`src/rtl/sha_round_ctrl_pkg.sv`:
```
`default_nettype none
// ============================================================================
// Module      : sha_pkg
// Description : Shared types and helpers for the SHA-256 round controller:
//               FSM state encoding, SHA-256 initial hash value and the two
//               message-schedule sigma functions.
// Revision    : 1.0 - initial release
// ============================================================================
package sha_pkg;

  typedef enum logic [1:0] {
    ST_IDLE  = 2'd0,
    ST_RUN   = 2'd1,
    ST_FINAL = 2'd2
  } state_t;

  // SHA-256 initial hash value, word a at [31:0] through word h at [255:224]
  localparam logic [255:0] c_sha256_iv = {
    32'h5be0cd19, 32'h1f83d9ab, 32'h9b05688c, 32'h510e527f,
    32'ha54ff53a, 32'h3c6ef372, 32'hbb67ae85, 32'h6a09e667
  };

  // ROTR7 ^ ROTR18 ^ SHR3
  function automatic logic [31:0] sigma0(input logic [31:0] x);
    return {x[6:0], x[31:7]} ^ {x[17:0], x[31:18]} ^ (x >> 3);
  endfunction

  // ROTR17 ^ ROTR19 ^ SHR10
  function automatic logic [31:0] sigma1(input logic [31:0] x);
    return {x[16:0], x[31:17]} ^ {x[18:0], x[31:19]} ^ (x >> 10);
  endfunction

endpackage
`default_nettype wire

```
`src/rtl/sha_round_ctrl_if.sv`:
```
`default_nettype none
// ============================================================================
// Module      : sha_round_ctrl_if
// Description : Host and datapath signal bundle for sha_round_ctrl.
//   start/abort        : block request and cancel
//   block_in/hash_in   : 512-bit message block, 256-bit chaining value
//   math_input/W/cycle : working state, schedule pair and K-pair index out
//   math_output        : datapath result after two rounds
//   busy/done/hash_out : status and final digest
// Revision    : 1.0 - initial release
// ============================================================================
interface sha_round_ctrl_if;
  logic         start;
  logic         abort;
  logic [511:0] block_in;
  logic [255:0] hash_in;
  logic [255:0] math_input;
  logic [255:0] math_output;
  logic [63:0]  W;
  logic [5:0]   cycle;
  logic         busy;
  logic         done;
  logic [255:0] hash_out;

  modport master (
    output start, abort, block_in, hash_in, math_output,
    input  math_input, W, cycle, busy, done, hash_out
  );

  modport slave (
    input  start, abort, block_in, hash_in, math_output,
    output math_input, W, cycle, busy, done, hash_out
  );
endinterface
`default_nettype wire

```
`src/rtl/sha_wsched.sv`:
```
`default_nettype none
// ============================================================================
// Module      : sha_wsched
// Description : 16-word SHA-256 message schedule window. Loads a block and,
//               when shifting, retires two words and appends two new ones.
//   clk, n_rst : clock, asynchronous active-low reset
//   load       : capture block_in into the window (word 0 at [31:0])
//   shift      : advance the window by two words
//   w_pair     : {window[1], window[0]}
// Revision    : 1.0 - initial release
// ============================================================================
module sha_wsched
  import sha_pkg::*;
(
  input  wire logic         clk,
  input  wire logic         n_rst,
  input  wire logic         load,
  input  wire logic         shift,
  input  wire logic [511:0] block_in,
  output logic      [63:0]  w_pair
);

  logic [31:0] r_window [16];
  logic [31:0] w_new0;
  logic [31:0] w_new1;

  // window[k] holds W[t+k]; these produce W[t+16] and W[t+17]
  assign w_new0 = sigma1(r_window[14]) + r_window[9]  + sigma0(r_window[1]) + r_window[0];
  assign w_new1 = sigma1(r_window[15]) + r_window[10] + sigma0(r_window[2]) + r_window[1];

  assign w_pair = {r_window[1], r_window[0]};

  always_ff @(posedge clk or negedge n_rst) begin
    if (!n_rst) begin
      for (int i = 0; i < 16; i++) r_window[i] <= '0;
    end else if (load) begin
      for (int i = 0; i < 16; i++) r_window[i] <= block_in[32*i +: 32];
    end else if (shift) begin
      for (int i = 0; i < 14; i++) r_window[i] <= r_window[i+2];
      r_window[14] <= w_new0;
      r_window[15] <= w_new1;
    end
  end

endmodule
`default_nettype wire

```
`src/rtl/sha_round_ctrl.sv`:
```
`default_nettype none
// ============================================================================
// Module      : sha_round_ctrl
// Description : Sequences an external two-rounds-per-clock SHA-256 datapath
//               over one 512-bit block (32 RUN cycles + 1 FINAL cycle).
//   clk   : system clock, rising edge
//   n_rst : asynchronous active-low reset
//   bus   : sha_round_ctrl_if.slave (host request/status, datapath link)
// Revision    : 1.0 - initial release
// ============================================================================
module sha_round_ctrl
  import sha_pkg::*;
(
  input  wire logic       clk,
  input  wire logic       n_rst,
  sha_round_ctrl_if.slave bus
);

  state_t       r_state;
  state_t       w_next_state;
  logic [4:0]   r_pair_cnt;
  logic [255:0] r_chain;
  logic [255:0] r_work;
  logic [255:0] r_hash_out;
  logic         r_done;
  logic [255:0] w_sum;
  logic         w_load;
  logic         w_shift;
  logic         w_finish;
  logic         w_busy;
  logic [5:0]   w_cycle;

  // State register
  always_ff @(posedge clk or negedge n_rst) begin
    if (!n_rst) r_state <= ST_IDLE;
    else        r_state <= w_next_state;
  end

  // Next-state logic; abort always wins, including over start in IDLE
  always_comb begin
    w_next_state = r_state;
    case (r_state)
      ST_IDLE:  if (bus.start && !bus.abort) w_next_state = ST_RUN;
      ST_RUN: begin
        if (bus.abort)                 w_next_state = ST_IDLE;
        else if (r_pair_cnt == 5'd31)  w_next_state = ST_FINAL;
      end
      ST_FINAL: w_next_state = ST_IDLE;
      default:  w_next_state = ST_IDLE;
    endcase
  end

  // Output / control decode
  always_comb begin
    w_load   = 1'b0;
    w_shift  = 1'b0;
    w_finish = 1'b0;
    w_busy   = 1'b0;
    w_cycle  = 6'd0;
    case (r_state)
      ST_IDLE:  w_load = bus.start && !bus.abort;
      ST_RUN: begin
        w_busy  = 1'b1;
        w_shift = !bus.abort;
        w_cycle = {1'b0, r_pair_cnt} + 6'd1;
      end
      ST_FINAL: begin
        w_busy   = 1'b1;
        w_finish = !bus.abort;
      end
      default: ;
    endcase
  end

  // Word-wise feed-forward of the chaining value
  for (genvar gi = 0; gi < 8; gi++) begin : g_add
    assign w_sum[32*gi +: 32] = r_chain[32*gi +: 32] + r_work[32*gi +: 32];
  end

  // Working state, chaining value and pair counter. The counter wraps
  // 31 -> 0 on the last shift, which is exactly the edge entering FINAL.
  always_ff @(posedge clk or negedge n_rst) begin
    if (!n_rst) begin
      r_work     <= '0;
      r_chain    <= '0;
      r_pair_cnt <= '0;
    end else if (w_load) begin
      r_work     <= bus.hash_in;
      r_chain    <= bus.hash_in;
      r_pair_cnt <= '0;
    end else if (w_shift) begin
      r_work     <= bus.math_output;
      r_pair_cnt <= r_pair_cnt + 5'd1;
    end
  end

  // Digest and done pulse are registered so done coincides with valid data
  always_ff @(posedge clk or negedge n_rst) begin
    if (!n_rst) begin
      r_hash_out <= '0;
      r_done     <= 1'b0;
    end else begin
      r_done <= w_finish;
      if (w_finish) r_hash_out <= w_sum;
    end
  end

  sha_wsched u_wsched (
    .clk      (clk),
    .n_rst    (n_rst),
    .load     (w_load),
    .shift    (w_shift),
    .block_in (bus.block_in),
    .w_pair   (bus.W)
  );

  assign bus.math_input = r_work;
  assign bus.cycle      = w_cycle;
  assign bus.busy       = w_busy;
  assign bus.done       = r_done;
  assign bus.hash_out   = r_hash_out;

endmodule
`default_nettype wire

```
`src/flat_wrapper.sv`:
```
// flat-port wrapper written by rule: the top's interface ports become plain ports
module sha_round_ctrl_flat import sha_pkg::*;
  (clk, n_rst, bus_start, bus_abort, bus_block_in, bus_hash_in, bus_math_output, bus_math_input, bus_W, bus_cycle, bus_busy, bus_done, bus_hash_out);
  sha_round_ctrl_if bus_i ();
  input  wire logic clk;
  input  wire logic n_rst;
  input wire logic [$bits(bus_i.start)-1:0] bus_start;
  input wire logic [$bits(bus_i.abort)-1:0] bus_abort;
  input wire logic [$bits(bus_i.block_in)-1:0] bus_block_in;
  input wire logic [$bits(bus_i.hash_in)-1:0] bus_hash_in;
  input wire logic [$bits(bus_i.math_output)-1:0] bus_math_output;
  output wire logic [$bits(bus_i.math_input)-1:0] bus_math_input;
  output wire logic [$bits(bus_i.W)-1:0] bus_W;
  output wire logic [$bits(bus_i.cycle)-1:0] bus_cycle;
  output wire logic [$bits(bus_i.busy)-1:0] bus_busy;
  output wire logic [$bits(bus_i.done)-1:0] bus_done;
  output wire logic [$bits(bus_i.hash_out)-1:0] bus_hash_out;
  assign bus_i.start = bus_start;
  assign bus_i.abort = bus_abort;
  assign bus_i.block_in = bus_block_in;
  assign bus_i.hash_in = bus_hash_in;
  assign bus_i.math_output = bus_math_output;
  assign bus_math_input = bus_i.math_input;
  assign bus_W = bus_i.W;
  assign bus_cycle = bus_i.cycle;
  assign bus_busy = bus_i.busy;
  assign bus_done = bus_i.done;
  assign bus_hash_out = bus_i.hash_out;
  sha_round_ctrl u_core (.clk(clk), .n_rst(n_rst), .bus(bus_i));
endmodule
```
`config.mk`:
```
export PLATFORM = sky130hd
export DESIGN_NAME = sha_round_ctrl_flat
export DESIGN_NICKNAME = d
export VERILOG_FILES = /design/src/rtl/sha_round_ctrl_pkg.sv /design/src/rtl/sha_round_ctrl_if.sv /design/src/rtl/sha_wsched.sv /design/src/rtl/sha_round_ctrl.sv /design/src/flat_wrapper.sv
export SDC_FILE = /design/constraint.sdc
export NUM_CORES = 2
export LEC_CHECK = 0
export ABC_AREA = 0
export CAP_MARGIN = 20
export CORE_AREA = 10 10 625 627
export DETAILED_ROUTE_END_ITERATION = 10
export DIE_AREA = 0 0 635 637
export PLACE_DENSITY_LB_ADDON = 0.05
export REMOVE_ABC_BUFFERS = 1
export SYNTH_ARGS = -nofsm -noshare
export SYNTH_HDL_FRONTEND = slang
export SYNTH_SLANG_ARGS = --single-unit
```
`constraint.sdc`:
```
create_clock -name clk -period 4.85 [get_ports clk]
set_clock_uncertainty 0.05 [all_clocks]
set_input_delay 0.97 -clock clk [delete_from_list [all_inputs] [get_ports clk]]
set_output_delay 0.97 -clock clk [all_outputs]
set_load 0.05 [all_outputs]
```
== After elaboration in Yosys (flattened, before gate mapping) ==
Cells that the tools add are included.

* Register bits: 1288
* Bits in latches: 0
* RAM bits: 0
* ROM bits: 0
* Output and inout bits: 584
* Logic and storage cells: 72
* Memories: 0

* Add/sub/neg operators: 16
* Multiply operators: 0
* Divide/modulo/power cells: 0
* $lt $le $gt $ge: 0
* Eq/ne operators: 5
* Shifts and indexed selects: 0
* Multiplexer cells: 15
* Bitwise operators: 8
* Reductions and logical operators: 6

{| class="wikitable"
|+ Operators with widths
! kind !! number
|-
| 512-bit two-way mux || 2
|-
| 256-bit two-way mux || 2
|-
| 32-bit adder || 14
|-
| 32-bit bitwise XOR || 4
|-
| 32-bit by 22-bit bitwise XOR with 32-bit output || 2
|-
| 32-bit by 29-bit bitwise XOR with 32-bit output || 2
|-
| 5-bit two-way mux || 2
|-
| 5-bit by 1-bit adder with 6-bit output (second input constant) || 1
|-
| 2-bit two-way mux || 3
|-
| 6-bit two-way mux || 1
|-
| 5-bit by 1-bit adder with 5-bit output (second input constant) || 1
|-
| 5-bit == test (second input constant) || 1
|-
| 1-bit two-way mux || 4
|-
| 2-bit one-hot mux with 2 select lines || 1
|-
| 3-bit by 2-bit inequality test with 1-bit output (second input constant) || 1
|-
| 2-bit by 1-bit == test with 1-bit output (second input constant) || 1
|-
| 2-bit == test (second input constant) || 1
|-
| 2-bit logical NOT || 1
|-
| 2-bit by 1-bit inequality test with 1-bit output (second input constant) || 1
|-
| 2-bit AND reduction || 1
|-
| 2-bit nonzero test || 1
|-
| 2-bit OR reduction || 1
|-
| 1-bit logical AND || 1
|-
| 1-bit logical NOT || 1
|}

== Logic depth before layout (Yosys ltp) ==
* Depth after elaboration: 7
* Depth in mapped cells: 18
* Gate-level depth less buffers: 17

== Cells and area by module ==
A second synthesis with hierarchy kept.

* Cell total of the unflattened synthesis: 7873
* Area total of the unflattened synthesis: 74051.0 sq um

{| class="wikitable"
|+ By module, submodules not included
! module !! times used !! cells an instance !! area each (sq um) !! seq. area each (sq um)
|-
| sha_round_ctrl || 1 || 4584 || 42081.6 || 19418.6
|-
| sha_wsched || 1 || 3289 || 31969.4 || 12812.3
|}

== Worst setup path before layout ==
No wires, ideal clock.

* Path type: flip-flop to flip-flop
* From: reg u_core.u_wsched.r_window[18] in the netlist's numbering
* To: reg u_core.u_wsched.r_window[31] in the netlist's numbering
* Library setup time: 71 ps
* Arrival: 4370 ps
* Required time: 4729 ps
* Slack: 358 ps
* Stages on the path, launching flop included: 18
* Period minus slack after synthesis: 4492 ps
* Cells stage by stage: dfrtp_1 clkbuf_1 xnor2_1 xnor2_1 fa_1 fa_1 ha_1 fa_1 a21o_1 a21oi_1 o21bai_1 o311ai_1 a311oi_1 o31a_1 o21ai_1 a21boi_1 or4_1 nand4_1

* Word-level cells in the longest chain between the ends: 7

{| class="wikitable"
|+ RTL lines
! what !! RTL line !! text
|-
| start, declared || sha_wsched.sv:23 || <nowiki>logic [31:0] r_window [16];</nowiki>
|-
| 32-bit bitwise XOR || sha_round_ctrl_pkg.sv:30 || <nowiki>return {x[16:0], x[31:17]} ^ {x[18:0], x[31:19]} ^ (x >> 10);</nowiki>
|-
| 32-bit by 22-bit bitwise XOR with 32-bit output (*) || sha_round_ctrl_pkg.sv:30 ||
|-
| 32-bit adder (*) (3 in series) || sha_wsched.sv:29 || <nowiki>assign w_new1 = sigma1(r_window[15]) + r_window[10] + sigma0(r_window[2]) + r_window[1];</nowiki>
|-
| 512-bit two-way mux (*) || sha_wsched.sv:38 || <nowiki>end else if (shift) begin</nowiki>
|-
| 512-bit two-way mux (*) || sha_wsched.sv:36 || <nowiki>end else if (load) begin</nowiki>
|}

Every way passes the cells marked *; elsewhere a longest branch is shown, timed or not. The select of a mux whose other input is x is not followed.
A chain may end at the register's enable or synchronous reset.

== Worst setup path in the final report ==
Ends and elaborated chain as after synthesis.

==> flow_metrics.env <==
export IMPL_outcome="finished, final reports clean"
export IMPL_synth_compound_area_frac=0.1552
export IMPL_die_area_um2=404500
export IMPL_dr_pass1_iters=6
export IMPL_cts_buffers=183
export IMPL_cts_max_level=4
export IMPL_final_common_cell="nand2_1"
export IMPL_min_from="u_core.bus.hash_out[242]"
export IMPL_place_congestion=0.8676
export IMPL_avgSynthCellArea_um2=8.747
export IMPL_num_nets_final=11361
export IMPL_chipWidth_um=635
export IMPL_route_detailed_drc=0
export IMPL_dpl_cell_area_um2=95990
export IMPL_wire_per_inst_um=28.81
export IMPL_critPathLaunchType="register"
export IMPL_cts_buffer_depth=4
export IMPL_boundaryPins=1612
export IMPL_setup_viol=0
export IMPL_synth_seq_cells=1288
export IMPL_viasPerCell=4.421
export IMPL_crit_required_ns=5.60
export IMPL_max_slew_margin=0.3778
export IMPL_drt_wl_total_um=434500
export IMPL_reg2reg_depth=16
export IMPL_cts_sinks=1288
export IMPL_reg2reg_from="u_core.u_wsched.r_window[18]"
export IMPL_die_y_um=637
export IMPL_detail_route_antenna_nets=0
export IMPL_core_area_um2=377800
export IMPL_pre_cts_ws_ns=-0.3832
export IMPL_synthFlopType="dfrtp_1"
export IMPL_initial_utilization=0.1932
export IMPL_ys_seq_area_frac=0.4416
export IMPL_dr_first_iter_drc_count=3936
export IMPL_grt_pass1_wl_um=590700
export IMPL_synth_edf_count=0
export IMPL_ys_warn_count=0
export IMPL_areaGrowthSynthToFinish_pct=40.31
export IMPL_clk_pin_slew_ns=0.06
export IMPL_grt_pass1_vias=69767
export IMPL_gr_total_overflow=0
export IMPL_r2r_end="u_core.u_wsched.r_window[31]"
export IMPL_synth_top_family_by_area="simple AND/OR/NAND/NOR gates"
export IMPL_vias=66671
export IMPL_rsz0062_at_grt="true"
export IMPL_synthAdderAreaFrac=0.09021
export IMPL_hpwl_um=354900
export IMPL_synthCells=8344
export IMPL_holdCritPathClass="register to register"
export IMPL_ys_types=83
export IMPL_path_max_fanout=4
export IMPL_clock_latency_ns=0.88
export IMPL_critPathCaptureType="register"
export IMPL_clockRootBuffer="clkbuf_16"
export IMPL_syn_area_um2=72980
export IMPL_synth_simple_area_share=0.1660
export IMPL_slew_violations=0
export IMPL_worst_pin_slew_ns=0.9304
export IMPL_period_share=0.9988
export IMPL_synthMuxAreaShare=0.03530
export IMPL_cp_arrival_ns=5.60
export IMPL_drive_gt1_frac=0.06469
export IMPL_clock_fmax_mhz=206.4
export IMPL_crit_type="register to register"
export IMPL_postLayoutCellArea_um2=102400
export IMPL_rrSetupSlack_ns=0.006
export IMPL_drv_cap=0
export IMPL_cts_tree="built"
export IMPL_fin_ws_ns=0.005599
export IMPL_antenna_found_initial=220
export IMPL_finalHoldViolations=0
export IMPL_std_cell_rows=226
export IMPL_hold_path_depth=2
export IMPL_stdcell_count=15081
export IMPL_synthXorXnorAreaFrac=0.06168
export IMPL_finalCriticalPeriod_ns=4.844
export IMPL_min_to="u_core.bus.hash_out[242]"
export IMPL_layout_common_cells="nand2_1, clkdlybuf4s50_1, dfrtp_1"
export IMPL_track_usage=0.2059
export IMPL_synthArstFlopShare=1.000
export IMPL_dp_cells=14714
export IMPL_place_port_buffers=1611
export IMPL_grt_max_degree=140
[metrics by stage]
| stage | setup TNS, ns | hold WS [ns] | util |
|---|---|---|---|
| finish | 0 | 0.4119 | 0.2711 |
| floorplan | - | 0.3999 | - |
| CTS | -0.1080 | 0.4190 | 0.2703 |
| detailed placement | -1.580 | 0.4064 | 0.2541 |
| global placement | -1.594 | 0.4106 | 0.2541 |
| global route | -0.1043 | 0.4426 | 0.2709 |
[cells in the mapped netlist, drive strengths merged, types with 8 or more instances]
master,instances,share of area
o211ai,16,0.0016
a21boi,14,0.0015
buf,86,0.0078
inv,356,0.018
o22ai,8,0.00069
a31oi,495,0.042
o21ai,669,0.046
mux2i,254,0.035
nand4,21,0.0018
a211oi,27,0.0033
nor3,33,0.0023
xnor2,356,0.043
o21a,34,0.0035
ha,315,0.054
or3,19,0.0016
a21oi,304,0.021
o31a,10,0.0012
and3,36,0.0031
a211o,8,0.00096
or2,10,0.00086
nand3,52,0.0036
a21o,145,0.015
nand2b,32,0.0027
o2111ai,8,0.00096
o31ai,24,0.0027
o311ai,10,0.0012
dfrtp,1288,0.44
nor2b,33,0.0028
nor2,623,0.032
and2,20,0.0017
clkbuf,465,0.024
a221oi,9,0.0013
fa,132,0.036
xor2,158,0.019
nand2,2138,0.11
o21bai,42,0.0043
[layer usage]
layer,vias up,GRT usage,share of wire
li1,31123,-,-
met1,32837,0.2381,0.40
met2,1943,0.3684,0.50
met3,680,0.05867,0.068
met4,88,0.06032,0.034
met5,-,0,0.0013
[state kept, by name (all words and copies together), names as in the netlist]
signal / flops
u_core.bus.math_input: 256
u_core.r_state: 2
u_core.bus.hash_out: 256
u_core.r_chain: 256
u_core.u_wsched.r_window: 448
u_core.u_wsched.w_pair: 64
u_core.bus.done: 1
u_core.r_pair_cnt: 5
[worst max path at each step]
stage                                       startpoint                            to  slack [ns]  depth (start not counted)
after floorplan                              bus_abort      u_core.bus.math_input[0]      -28.89                          3
after global placement    u_core.u_wsched.r_window[18]  u_core.u_wsched.r_window[31]       -0.39                         17
after detailed placement  u_core.u_wsched.r_window[18]  u_core.u_wsched.r_window[31]       -0.38                         17
after CTS                 u_core.u_wsched.r_window[18]  u_core.u_wsched.r_window[31]       -0.06                         17
after global routing      u_core.u_wsched.r_window[18]  u_core.u_wsched.r_window[31]       -0.09                         16
final                     u_core.u_wsched.r_window[18]  u_core.u_wsched.r_window[31]       0.006                         16
[worst max-delay path: stages, from the launching register on]
cell and delay, ns:
dfrtp_1 0.43, xnor2_2 0.17, xnor2_2 0.17, fa_1 0.57, fa_1 0.46, ha_4 0.20
fa_2 0.33, a21o_1 0.20, a21oi_2 0.21, o21bai_2 0.13, o311ai_4 0.36, a311oi_2 0.21
o31a_1 0.40, o21ai_1 0.19, a21boi_1 0.10, or4_1 0.52, nand4_1 0.08
[logic make-up (layout without fill, tap and decap cells)]
family                   Yosys count  in the layout
AND/OR/NAND/NOR                 3049           3049
AO/OA/AOI/OAI                   1881           1881
flip-flops                      1288           1288
buffers and inverters            908           2581
XOR/XNOR                         514            514
adder cells (fa/ha/maj)          447            447
multiplexers                     257            257
other                              0             48
[cell type report]
type / count / area [µm²]
fillers: 40982 / 275400
multi-input cells: 6148 / 37310
flip-flops and latches: 1288 / 32230
repair buffers: 1908 / 19030
well taps: 5016 / 6276
clock buffers: 268 / 5455
inverters: 357 / 1341
clock inverters: 48 / 639.4
diodes: 48 / 120.1
[timing repair]
item | in CTS | in global routing
hold buffers | 1 | 0
endpoints found under the setup margin | 9 | 25
pin swaps | 5 | 22
resized for setup | 5 | 29
buffers inserted | 0 | 2
endpoints found under the hold margin | 5 | 0
Power is left out: the tool's default activity adds up to more than one toggle a clock period on the data nets, which glitch-free logic cannot reach.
------------------------------
## Requirement
Check each line above for the word "value", and copy the lines where it appears.

## Exercise result
//               FSM state encoding, SHA-256 initial hash value and the two
  // SHA-256 initial hash value, word a at [31:0] through word h at [255:224]
//   block_in/hash_in   : 512-bit message block, 256-bit chaining value
  // Word-wise feed-forward of the chaining value
  // Working state, chaining value and pair counter. The counter wraps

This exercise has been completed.